The experts at ForwardKeys have been invited to present at the Gulf Travel Show, a virtual event organised by TravTalk on March 31 – April 1. Here are some teasers ahead of the presentation today. 

The Big Picture of the Middle East

“The Middle East is performing slightly better than the world average, with issued tickets 77% behind, against 82% behind worldwide. This is better than in the Asia Pacific and Europe, but not quite as good as in the Americas and Africa,” says Olivier Ponti, VP of Insights at ForwardKeys.

The top 5 destinations in volumes of tickets in Q1 have been the UAE, Qatar, Saudi Arabia, Egypt, and Bahrain. But when looking at the level of reactivation of travel, we can see that Egypt and Qatar top the list.

Resilient Egypt & Qatar

“The case of Egypt is really interesting because it illustrates the importance of travel corridors and bilateral cooperation. We can see this very clearly when looking at travel flows from Russia to Egypt,” says Ponti.

In January, a travel corridor between the two countries was opened and led to a strong rebound of travel to Egypt, to the point that the volume of issued tickets for a trip to this country in the first half of 2021 is 156% higher than in 2019! Indeed, in this case not only is travel recovery taking place but also growth, all during a global crisis.

Top destinations for Russian visitors in Egypt are Cairo, Sharm el-sheik, and Hurghada. A nice mix of culture and sun and sea tourism.
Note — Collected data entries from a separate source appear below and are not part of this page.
[src/rtl/prog_loader.sv]
`default_nettype none
// +--------------------------------------------------------------------------+
// | prog_loader: streams instruction words into memory, then boots the core  |
// | Revision: 1.0                                                            |
// +--------------------------------------------------------------------------+
module prog_loader #(
  parameter int DATA_W     = 16,
  parameter int ADDR_W     = 32,
  parameter int CNT_W      = 16,
  parameter int RST_CYCLES = 2
) (
  input  logic              clk,
  input  logic              reset,
  input  logic              start,
  input  logic              abort,
  input  logic [ADDR_W-1:0] base_addr,
  input  logic [CNT_W-1:0]  word_count,
  input  logic              in_valid,
  input  logic [DATA_W-1:0] in_data,
  output logic              in_ready,
  output logic              mem_we,
  output logic [ADDR_W-1:0] mem_addr,
  output logic [DATA_W-1:0] mem_wdata,
  output logic              cpu_reset,
  output logic              busy,
  output logic              done,
  output logic              error,
  output logic [DATA_W-1:0] checksum
);

  localparam int HOLD_W = (RST_CYCLES > 1) ? $clog2(RST_CYCLES) : 1;

  typedef enum logic [1:0] {
    S_IDLE = 2'd0,
    S_LOAD = 2'd1,
    S_HOLD = 2'd2,
    S_RUN  = 2'd3
  } state_t;

  state_t            state_q, state_d;
  logic [ADDR_W-1:0] base_q, base_d;
  logic [CNT_W-1:0]  count_q, count_d;
  logic [CNT_W-1:0]  idx_q, idx_d;
  logic [HOLD_W-1:0] hold_q, hold_d;
  logic              mem_we_q, mem_we_d;
  logic [ADDR_W-1:0] mem_addr_q, mem_addr_d;
  logic [DATA_W-1:0] mem_wdata_q, mem_wdata_d;
  logic [DATA_W-1:0] checksum_q, checksum_d;
  logic              error_q, error_d;
  logic              xfer;

  always_comb begin
    state_d     = state_q;
    base_d      = base_q;
    count_d     = count_q;
    idx_d       = idx_q;
    hold_d      = hold_q;
    mem_we_d    = 1'b0;
    mem_addr_d  = mem_addr_q;
    mem_wdata_d = mem_wdata_q;
    checksum_d  = checksum_q;
    error_d     = 1'b0;
    xfer        = in_valid && (state_q == S_LOAD);

    // A word accepted at this edge is written even if abort also fires.
    if (xfer) begin
      mem_we_d    = 1'b1;
      mem_addr_d  = base_q + ADDR_W'(idx_q);
      mem_wdata_d = in_data;
      checksum_d  = checksum_q + in_data;
      idx_d       = idx_q + CNT_W'(1);
    end

    case (state_q)
      S_IDLE, S_RUN: begin
        if (start) begin
          if (word_count == '0) begin
            error_d = 1'b1;
          end else begin
            base_d     = base_addr;
            count_d    = word_count;
            idx_d      = '0;
            checksum_d = '0;
            state_d    = S_LOAD;
          end
        end
      end
      S_LOAD: begin
        if (abort) begin
          state_d = S_IDLE;
        end else if (xfer && (idx_q == count_q - CNT_W'(1))) begin
          state_d = S_HOLD;
          hold_d  = '0;
        end
      end
      S_HOLD: begin
        if (abort) begin
          state_d = S_IDLE;
        end else if (hold_q == HOLD_W'(RST_CYCLES - 1)) begin
          state_d = S_RUN;
        end else begin
          hold_d = hold_q + HOLD_W'(1);
        end
      end
      default: state_d = S_IDLE;
    endcase
  end

  always_ff @(posedge clk) begin
    if (reset) begin
      state_q     <= S_IDLE;
      base_q      <= '0;
      count_q     <= '0;
      idx_q       <= '0;
      hold_q      <= '0;
      mem_we_q    <= 1'b0;
      mem_addr_q  <= '0;
      mem_wdata_q <= '0;
      checksum_q  <= '0;
      error_q     <= 1'b0;
    end else begin
      state_q     <= state_d;
      base_q      <= base_d;
      count_q     <= count_d;
      idx_q       <= idx_d;
      hold_q      <= hold_d;
      mem_we_q    <= mem_we_d;
      mem_addr_q  <= mem_addr_d;
      mem_wdata_q <= mem_wdata_d;
      checksum_q  <= checksum_d;
      error_q     <= error_d;
    end
  end

  assign in_ready  = (state_q == S_LOAD);
  assign busy      = (state_q == S_LOAD) || (state_q == S_HOLD);
  assign done      = (state_q == S_RUN);
  assign cpu_reset = (state_q != S_RUN);
  assign mem_we    = mem_we_q;
  assign mem_addr  = mem_addr_q;
  assign mem_wdata = mem_wdata_q;
  assign checksum  = checksum_q;
  assign error     = error_q;

endmodule
`default_nettype wire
With the end of the diplomatic blockade, Qatar has been able to develop new connections and rebuild its regional position. As we can see on this chart, 38% of air capacity in Q1 2021 was due to new routes with Saudi Arabia, the UAE, and Egypt.

This renewed connectivity has helped Doha take over Dubai as the leading hub for transfers in the region. In the first half of 2021, Doha accounts for 32% of transfers and 1-night stays in the region, against 30% for Dubai.

As this chart illustrates, Doha’s market share has significantly improved compared with 2019, while Dubai’s has been reduced.

“Doha’s increased seat capacity combined with the improved regional relations and the air connectivity between Africa and Europe has greatly helped it move up the ranks in terms of an important airport hub against heavyweight airports in Dubai and Singapore,” adds Ponti.

What’s next for the Gulf Region?

All this data demonstrates that destinations in the Middle East and the Gulf Region have some interesting cards in their hands to help travel rebound. There is light at the end of the tunnel, and even though “we are not quite there yet, we are getting closer to it, every day.”

Travel operators, airlines, and tourism boards in the region need to think out of the box. Explore new potential markets and readjust plans as changes take shape in the travel landscape. And for this, “fresh, forward-looking data is essential because historical data has become pretty much useless.”